連載|貴社の購買は、いまどのステージにいますか?②

~「海外事業」からグローバル事業体に脱皮するとき~ BLOG

(つづき)製造業のお客さまの「最初のグローバル購買」が、長い時間をかけ「完成系としてのグローバル購買」に至るには、一般的には3度の脱皮を経ます。今回はその1、最初の脱皮についておはなしします。靭性向上(リスク耐性)がテーマです。

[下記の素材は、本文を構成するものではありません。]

Source: an optimization exercise on an open RTL-to-GDS flow (aim: small area). Production flows keep margins and buffers that such runs may drop. Only simulation tests tie the RTL to the original design; equivalence was not proved. No activity file was given, so power comes from the tool's default toggle rates.

### flow/config.mk
export PLATFORM = sky130hd
export DESIGN_NAME = smem_replay_controller
export DESIGN_NICKNAME = smem_replay_controller
export VERILOG_FILES = /design/flow/design.v
export SDC_FILE = /design/flow/constraint.sdc
export NUM_CORES = 4
export LEC_CHECK = 0
export CAP_MARGIN = 20
export CORE_MARGIN = 2
export CORE_UTILIZATION = 25
export PLACE_DENSITY = 0.35
export SLEW_MARGIN = 20
### flow/constraint.sdc
create_clock -name core_clock -period 20.0 [get_ports {clk}]
set_input_delay 4.0000 -clock core_clock [delete_from_list [all_inputs] [get_ports {clk}]]
set_output_delay 4.0000 -clock core_clock [all_outputs]
set_load 0.01 [all_outputs]
### flow/design.v
module smem_replay_controller #(
  parameter int unsigned NUM_LANES = 8,
  parameter int unsigned NUM_BANKS = 8,
  parameter int unsigned ADDR_W    = 12,
  parameter int unsigned DATA_W    = 32
) (
  input  logic                                               clk,
  input  logic                                               rst_n,
  input  logic                                               req_valid,
  output logic                                               req_ready,
  input  logic                                               req_we,
  input  logic [NUM_LANES-1:0]                               req_lane_mask,
  input  logic [NUM_LANES*ADDR_W-1:0]                        req_addr,
  input  logic [NUM_LANES*DATA_W-1:0]                        req_wdata,
  output logic [NUM_LANES*$clog2(NUM_BANKS)-1:0]             arb_bank,
  output logic [NUM_LANES-1:0]                               arb_pending,
  input  logic [NUM_LANES-1:0]                               arb_grant,
  output logic [NUM_BANKS-1:0]                               bank_en,
  output logic                                               bank_we,
  output logic [NUM_BANKS*(ADDR_W-$clog2(NUM_BANKS)-2)-1:0]  bank_row,
  output logic [NUM_BANKS*DATA_W-1:0]                        bank_wdata,
  input  logic [NUM_BANKS*DATA_W-1:0]                        bank_rdata,
  output logic                                               resp_valid,
  input  logic                                               resp_ready,
  output logic [NUM_LANES*DATA_W-1:0]                        resp_rdata,
  output logic [7:0]                                         replay_cnt
);
  localparam int unsigned BANK_W = $clog2(NUM_BANKS);
  localparam int unsigned ROW_W  = ADDR_W - BANK_W - 2;
  localparam int unsigned CNT_W  = 8;
  logic                 busy_q, issue_q, resp_q;
  logic                 we_q;
  logic [NUM_LANES-1:0] pending_q;
  logic [NUM_LANES-1:0] served_q;
  logic [CNT_W-1:0]     cnt_q;
  logic [ADDR_W-1:0]    addr_q  [NUM_LANES];
  logic [DATA_W-1:0]    data_q  [NUM_LANES];
  logic                 accept;
  logic [NUM_LANES-1:0] eff, served, done;
  logic [NUM_BANKS-1:0] dec [NUM_LANES];    
  logic [NUM_BANKS-1:0] hit [NUM_LANES];    
  logic [NUM_BANKS-1:0] win [NUM_LANES];    
  logic                 last;
  assign accept      = !busy_q && req_valid;
  assign req_ready   = !busy_q;
  assign resp_valid  = resp_q;
  assign arb_pending = pending_q;
  assign replay_cnt  = cnt_q;
  always_comb begin
    for (int l = 0; l < NUM_LANES; l++) begin
      arb_bank[l*BANK_W +: BANK_W] = addr_q[l][BANK_W+1:2];
      for (int b = 0; b < NUM_BANKS; b++) dec[l][b] = (addr_q[l][BANK_W+1:2] == BANK_W'(b));
    end
  end
  assign eff = arb_grant & pending_q & {NUM_LANES{issue_q}};
  always_comb begin
    logic [NUM_BANKS-1:0] taken;
    taken = '0;
    for (int l = 0; l < NUM_LANES; l++) begin
      hit[l]    = dec[l] & {NUM_BANKS{eff[l]}};
      win[l]    = hit[l] & ~taken;
      taken     = taken | hit[l];
      served[l] = |win[l];
    end
    bank_en = taken;
  end
  assign bank_we = we_q;
  logic                 ld;
  logic [NUM_LANES-1:0] cap;
  logic [DATA_W-1:0]    x    [NUM_BANKS];
  logic [NUM_BANKS-1:0] sel  [NUM_LANES];
  logic [DATA_W-1:0]    tree [NUM_LANES];
  assign ld = !we_q;
  always_comb begin
    for (int l = 0; l < NUM_LANES; l++) cap[l] = served_q[l] && busy_q && !resp_q;
    for (int j = 0; j < NUM_BANKS; j++) x[j] = ld ? bank_rdata[j*DATA_W +: DATA_W] : data_q[j];
    for (int k = 0; k < NUM_LANES; k++) begin
      tree[k] = '0;
      for (int j = 0; j < NUM_BANKS; j++) begin
        sel[k][j] = ld ? (cap[k] && dec[k][j]) : win[j][k];
        tree[k]   = tree[k] | (x[j] & {DATA_W{sel[k][j]}});
      end
    end
  end
  always_comb begin
    bank_row = '0;
    for (int b = 0; b < NUM_BANKS; b++) begin
      bank_wdata[b*DATA_W +: DATA_W] = tree[b];
      for (int l = 0; l < NUM_LANES; l++)
        bank_row[b*ROW_W +: ROW_W] = bank_row[b*ROW_W +: ROW_W]
                                     | (addr_q[l][ADDR_W-1:BANK_W+2] & {ROW_W{win[l][b]}});
    end
  end
  always_comb begin
    done = served;
    for (int j = 0; j < NUM_LANES; j++) begin
      for (int i = 0; i < NUM_LANES; i++) begin
        if (i != j && !we_q && pending_q[j] && served[i] && addr_q[i] == addr_q[j]) done[j] = 1'b1;
      end
    end
  end
  assign last = (pending_q & ~done) == '0;
  always_ff @(posedge clk or negedge rst_n) begin
    if (!rst_n) begin
      busy_q    <= 1'b0;
      issue_q   <= 1'b0;
      resp_q    <= 1'b0;
      pending_q <= '0;
    end else begin
      if (accept) begin
        busy_q    <= 1'b1;
        issue_q   <= (req_lane_mask != '0);
        resp_q    <= (req_lane_mask == '0);
        pending_q <= req_lane_mask;
      end else if (issue_q) begin
        pending_q <= pending_q & ~done;
        if (last) begin
          issue_q <= 1'b0;
          resp_q  <= we_q;
        end
      end else if (resp_q) begin
        if (resp_ready) begin
          resp_q <= 1'b0;
          busy_q <= 1'b0;
        end
      end else if (busy_q) begin
        resp_q <= 1'b1;    
      end
    end
  end
  always_ff @(posedge clk) begin
    served_q <= done;
    if (accept) begin
      we_q  <= req_we;
      cnt_q <= '0;
    end else if (issue_q && cnt_q != '1) begin
      cnt_q <= cnt_q + CNT_W'(1);
    end
    for (int l = 0; l < NUM_LANES; l++) begin
      logic hold;
      if (accept) addr_q[l] <= req_addr[l*ADDR_W +: ADDR_W];
      hold = !accept && !(served[l] && we_q);
      data_q[l] <= (req_wdata[l*DATA_W +: DATA_W] & {DATA_W{accept && req_we && req_lane_mask[l]}})
                 | (data_q[l] & {DATA_W{hold}})
                 | (tree[l] & {DATA_W{ld}});
    end
  end
  always_comb begin
    for (int l = 0; l < NUM_LANES; l++) resp_rdata[l*DATA_W +: DATA_W] = data_q[l];
  end
endmodule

伝統的な購買業務の鉄則は、生産体制を確立してきた国内本社工場で育まれます。「品質・納期・価格の三つ揃い」が不動の目標であり、品質要件は開発が定め、納期要件は生産が定め、購買はもっぱら「価格」によって経営に貢献する、と自己定義されています。このため、はじめて海外購買を立ち上げるとき、まず品質を満たせる仕入先の洗い出しと選定が課題となり、有望企業のいそうな地域を幾つか選び、それぞれ数社の候補をピックアップし、視察面談・サンプル提出・キャパ確認・試験的発注に進まれ、見積交渉にはいります。ここまでの個別動作は、100%そのままで正解です。問題はここからです。

このとき、これまでの従来の慣例にしたがい、「品質・納期・価格の三つ揃い」総合力でベストの1社をえらび、そこ(だけ)から購買することを考えます。そしてこの方針は、たとえば金型の貸与(=投資)を要するときや、品質向上のための技術指導(=コストと期間)を要するとき、いっそう「当然のこと」されがちです。しかし実は、ここに問題が潜んでいます。いったい何がいけないのか。

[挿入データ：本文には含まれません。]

From an optimization exercise on the open Yosys and OpenROAD flow, aimed at small area and a short achievable clock period; shortcuts taken in it are not production practice. Only simulation tests tie the RTL to the original design; equivalence was not proved. Power is estimated from default activity; no workload was simulated.

`flow/flow/run.sh`:
```
#!/bin/bash
# The standard layout (the standard.sh, standard synthesis included) with one
# step added after global placement: flow/outplace.tcl moves each output port's
# buffer, the register driving it and the cell driving that register's D input
# next to the port's pin, and sets the captured-address registers (which fan out
# to every row of the array) to the strongest drive of their cell type; detailed
# placement then legalizes everything as usual.
set -euo pipefail
bash standard.sh POST_GLOBAL_PLACE_TCL="$PWD/flow/outplace.tcl" finish > standard.log 2>&1
```
`flow/flow/outplace.tcl`:
```
# Move each output port's driving buffer, the register feeding it, and the cell
# driving that register's D input next to the port's pin (legalized later).
set block [ord::get_db_block]
set core [$block getCoreArea]
set cx0 [expr {[$core xMin] + 4000}]; set cx1 [expr {[$core xMax] - 12000}]
set cy0 [expr {[$core yMin] + 4000}]; set cy1 [expr {[$core yMax] - 4000}]
proc clampv {v lo hi} { return [expr {$v < $lo ? $lo : ($v > $hi ? $hi : $v)}] }
proc driver_of {net} {
  if {$net eq "NULL"} { return "NULL" }
  foreach it [$net getITerms] { if {[$it isOutputSignal]} { return [$it getInst] } }
  return "NULL"
}
proc place_near {inst x y} {
  if {$inst eq "NULL"} return
  if {[$inst isFixed]} return
  $inst setLocation $x $y
  $inst setPlacementStatus PLACED
}
set moved 0
set keep {}
foreach bt [$block getBTerms] {
  if {[$bt getIoType] ne "OUTPUT"} continue
  set bp [lindex [$bt getBPins] 0]
  set bb [$bp getBBox]
  set px [clampv [expr {([$bb xMin] + [$bb xMax]) / 2}] $cx0 $cx1]
  set py [clampv [expr {([$bb yMin] + [$bb yMax]) / 2}] $cy0 $cy1]
  set buf [driver_of [$bt getNet]]
  if {$buf eq "NULL"} continue
  place_near $buf $px $py
  set bm [[$buf getMaster] getName]
  if {[string match "*dly*" $bm] || [string match "*buf_1" $bm]} {
    $buf swapMaster [[ord::get_db] findMaster sky130_fd_sc_hd__buf_4]
  }
  lappend keep $buf
  # the register (or cell) driving the buffer
  set a [lindex [$buf getITerms] 0]
  foreach it [$buf getITerms] { if {[$it isInputSignal]} { set a $it } }
  set ff [driver_of [$a getNet]]
  if {$ff eq "NULL" || ![[$ff getMaster] isSequential]} continue
  place_near $ff $px $py
  incr moved
  foreach it [$ff getITerms] {
    if {[[$it getMTerm] getName] eq "D"} {
      set dd [driver_of [$it getNet]]
      if {$dd ne "NULL" && ![[$dd getMaster] isSequential]} { place_near $dd $px $py }
    }
  }
}
# Connect the supply pins of any swapped cells, then keep the port buffers as they are.
global_connect
foreach buf $keep { $buf setDoNotTouch 1 }
puts "outplace: moved $moved output registers next to their pins"

# Strengthen the registers that fan the captured low address nibble out to the rows.
set up 0
set m4 [[ord::get_db] findMaster sky130_fd_sc_hd__dfxtp_4]
foreach inst [$block getInsts] {
  set n [$inst getName]
  if {([string match "lo_q*" $n] || [string match "lon_q*" $n] || [string match "hi_q*" $n]) && [[$inst getMaster] getName] eq "sky130_fd_sc_hd__dfxtp_1"} {
    $inst swapMaster $m4
    incr up
  }
}
puts "outplace: $up address registers set to dfxtp_4"
global_connect
```
`flow/standard.sh`:
```
#!/bin/bash
# synth_recipe.tcl (not shown) runs the flow's synth.tcl, then flattens the netlist and writes it again
# the make line also repeats each setting of config.mk as NAME=value (left out here)
make -C /OpenROAD-flow-scripts/flow DESIGN_CONFIG=/design/flow/config.mk WORK_HOME=/design/flow/orfs CLKGATE_MAP_FILE= SYNTH_SCRIPT=/design/flow/synth_recipe.tcl "${@:-finish}"
```
`flow/config.mk`:
```
export PLATFORM = sky130hd
export DESIGN_NAME = mem_unit_hs
export DESIGN_NICKNAME = mem_unit_hs
export VERILOG_FILES = /design/flow/design.v
export SDC_FILE = /design/flow/constraint.sdc
export NUM_CORES = 4
export LEC_CHECK = 0
export CAP_MARGIN = 30
export CORE_MARGIN = 2
export CORE_UTILIZATION = 80
export CTS_BUF_LIST = sky130_fd_sc_hd__clkbuf_4 sky130_fd_sc_hd__clkbuf_8 sky130_fd_sc_hd__clkbuf_16
export CTS_CLUSTER_DIAMETER = 80
export CTS_CLUSTER_SIZE = 27
export SETUP_SLACK_MARGIN = 1.9
export SLEW_MARGIN = 20
```
`flow/constraint.sdc`:
```
create_clock -name core_clock -period 4.0 [get_ports {clk}]
set_input_delay 0.8000 -clock core_clock [delete_from_list [all_inputs] [get_ports {clk}]]
set_output_delay 0.8000 -clock core_clock [all_outputs]
set_load 0.01 [all_outputs]
```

ひとことで言えば、日本の外側でなにかを調達するときは「安全は所与でなく、安定は持続しない」のです。日本国内とはかなりリスク前提が違う。このことを織り込んで、コンティンジェンシープランを考えなければならないのですが、この視点が抜け落ちているのです。短期的には安寧が続き、問題が露呈することはないかもしれません。しかし実のところ、どこかの選挙結果たったひとつで関税戦争や燃料高騰がおこり、相手にする途上国が増えればそれだけ、デモ・内紛・クーデター・綱紀粛正・国際紛争のタネはふえ、そればかりか災害に見舞われる可能性は増えるのが自然です。まして空路・海路・輸出入手続きをともなうグローバル調達はその影響をたいへん受けやすい。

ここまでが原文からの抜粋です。